Sony Active Noise Canceling Headphones
Picked these up last year and they are really good on aircraft and noisy environments where there is a constant hum (air conditioners, fans etc). Two microphones on the earpieces pick up the noise and then electronically cancel it into the headphones. Runs on one AAA battery. Great for watching movies or listening to portable players on aircraft as they significantly reduce the engine noise.

Seems like a lot of toys to carry, but they are really not bad. Believe it or not everything fits into the Tamarac backpack above. We will be in the air and in airports for 12 hours each way so keeping the kids entertained will be important.

Shaw blocking port 25 outbound

Well it has been happening all summer but Shaw has been slowing blocking port 25 outbound on their connections. They are probably one of the last ISPs in North America to do so.
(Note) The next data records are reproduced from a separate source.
**src/rtl/stream_demux_1xn.sv**
```systemverilog
`default_nettype none
// ============================================================================
// Module      : stream_demux_1xn
// Description : Registered 1-to-N valid/ready stream demultiplexer with
//               packet-lock routing and saturating drop counter.
// Revision    : 1.0 - initial release
// ============================================================================
module stream_demux_1xn #(
    parameter int W  = 8,
    parameter int N  = 4,
    parameter int CW = 8,
    localparam int SW = $clog2(N)
) (
    input  logic            clk,
    input  logic            rst_n,
    input  logic [W-1:0]    in_data,
    input  logic            in_valid,
    output logic            in_ready,
    input  logic            in_last,
    input  logic [SW-1:0]   in_sel,
    output logic [N*W-1:0]  out_data,
    output logic [N-1:0]    out_valid,
    input  logic [N-1:0]    out_ready,
    output logic [N-1:0]    out_last,
    output logic [CW-1:0]   drop_cnt,
    output logic            busy
);

    localparam logic [0:0] c_st_idle = 1'b0;
    localparam logic [0:0] c_st_lock = 1'b1;

    logic [0:0]     r_state;
    logic [0:0]     w_state_next;
    logic [SW-1:0]  r_lock_sel;
    logic [SW-1:0]  w_lock_sel_next;
    logic [SW-1:0]  w_tgt;
    logic           w_tgt_ok;
    logic           w_ready;
    logic           w_accept;
    logic [N-1:0]   r_out_valid;
    logic [N*W-1:0] r_out_data;
    logic [N-1:0]   r_out_last;
    logic [CW-1:0]  r_drop_cnt;

    // in_sel only matters on the first beat; mid-packet the locked channel wins.
    assign w_tgt = (r_state == c_st_idle) ? in_sel : r_lock_sel;

    generate
        if ((1 << SW) == N) begin : g_pow2
            assign w_tgt_ok = 1'b1;
        end else begin : g_npow2
            localparam logic [SW:0] c_n_ext = (SW+1)'(N);
            assign w_tgt_ok = ({1'b0, w_tgt} < c_n_ext);
        end
    endgenerate

    // Out-of-range targets match no channel, so they are always ready and dropped.
    always_comb begin
        w_ready = 1'b1;
        for (int k = 0; k < N; k++) begin
            if (w_tgt == SW'(k)) begin
                w_ready = ~r_out_valid[k] | out_ready[k];
            end
        end
    end

    assign w_accept = in_valid & w_ready;

    always_comb begin
        w_state_next    = r_state;
        w_lock_sel_next = r_lock_sel;
        case (r_state)
            c_st_idle: begin
                if (w_accept && !in_last) begin
                    w_state_next    = c_st_lock;
                    w_lock_sel_next = in_sel;
                end
            end
            c_st_lock: begin
                if (w_accept && in_last) begin
                    w_state_next = c_st_idle;
                end
            end
            default: begin
                w_state_next = c_st_idle;
            end
        endcase
    end

    always_ff @(posedge clk or negedge rst_n) begin
        if (!rst_n) begin
            r_state    <= c_st_idle;
            r_lock_sel <= '0;
        end else begin
            r_state    <= w_state_next;
            r_lock_sel <= w_lock_sel_next;
        end
    end

    generate
        for (genvar k = 0; k < N; k++) begin : g_chan
            logic w_load;
            assign w_load = w_accept & w_tgt_ok & (w_tgt == SW'(k));

            // A load in the same cycle as a drain keeps valid high for full throughput.
            always_ff @(posedge clk or negedge rst_n) begin
                if (!rst_n) begin
                    r_out_valid[k]       <= 1'b0;
                    r_out_data[k*W +: W] <= '0;
                    r_out_last[k]        <= 1'b0;
                end else if (w_load) begin
                    r_out_valid[k]       <= 1'b1;
                    r_out_data[k*W +: W] <= in_data;
                    r_out_last[k]        <= in_last;
                end else if (out_ready[k]) begin
                    r_out_valid[k]       <= 1'b0;
                end
            end
        end
    endgenerate

    always_ff @(posedge clk or negedge rst_n) begin
        if (!rst_n) begin
            r_drop_cnt <= '0;
        end else if (w_accept && !w_tgt_ok && (r_drop_cnt != {CW{1'b1}})) begin
            r_drop_cnt <= r_drop_cnt + CW'(1);
        end
    end

    assign in_ready  = w_ready;
    assign out_data  = r_out_data;
    assign out_valid = r_out_valid;
    assign out_last  = r_out_last;
    assign drop_cnt  = r_drop_cnt;
    assign busy      = (r_state == c_st_lock);

endmodule
`default_nettype wire

```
Does this affect you? Probably not! If you do use email accounts other than Shaw’s you probably are or will be affected. Here is what is happening, Shaw blocks port 25 outbound which is the port that email servers use to send and receive email. By blocking port 25 outbound your mail client can’t communicate on that port to your mail server. and therefore cannot send email. Telus has been doing this for sometime now and I was first made aware of Shaw’s changes in May of 2007. About a month later my connection started doing the same thing.

Their rational behind this is that it reduces outbound spam from their network, where in actuality one of the side affects is that it can make your non Shaw email look more like spam because of one of the methods of working around the block. 

This restriction can affect you if you have your own domain email, or if you use pop3 services for Gmail, Hotmail, AOL etc.

How can you work around it? Well if you have your own domain and use that email server, see if your hosting provider can set up your sendmail program (or mail server) on an alternate port (like 2525). If this is done go into your mail client’s advanced settings for the account and change the smtp port to the port that was provided. You should now be able to send to your own server.

If you don’t have the option to change the ports you will have to send email out via the Shaw (or Telus mail servers if your are with them) . Go into the account settings for your mail client and set the outgoing servers as your ISPs. For example with Shaw cable in Calgary it is  If you are using a mail server other than your own domain you are essential done (although it is possible that you email will be marked as spam because the sending domain will not match the email domain). If you are using your own domain there is one other step you have to do. In order for your email not to be tagged as possible spam, make sure that you create an SPF record for your domain including your ISPs mail servers as authorized servers to send mail for your domain.

There are several web based wizards available that will walk you through the process of creating the SPF record (Microsoft has a good one). Create your SPF record and either add it (or have it added) to your DNS records as a txt record. This tells other mail servers that use SPF that your ISPs mail server is authorized to send on behalf of your domain and therefore it is less likely to be tagged as a spam email.

I have checked and this affects both personal Shaw accounts and commercial accounts. However my server running on a static IP address works fine.

Just another way that spammers have ruined our Internet experience!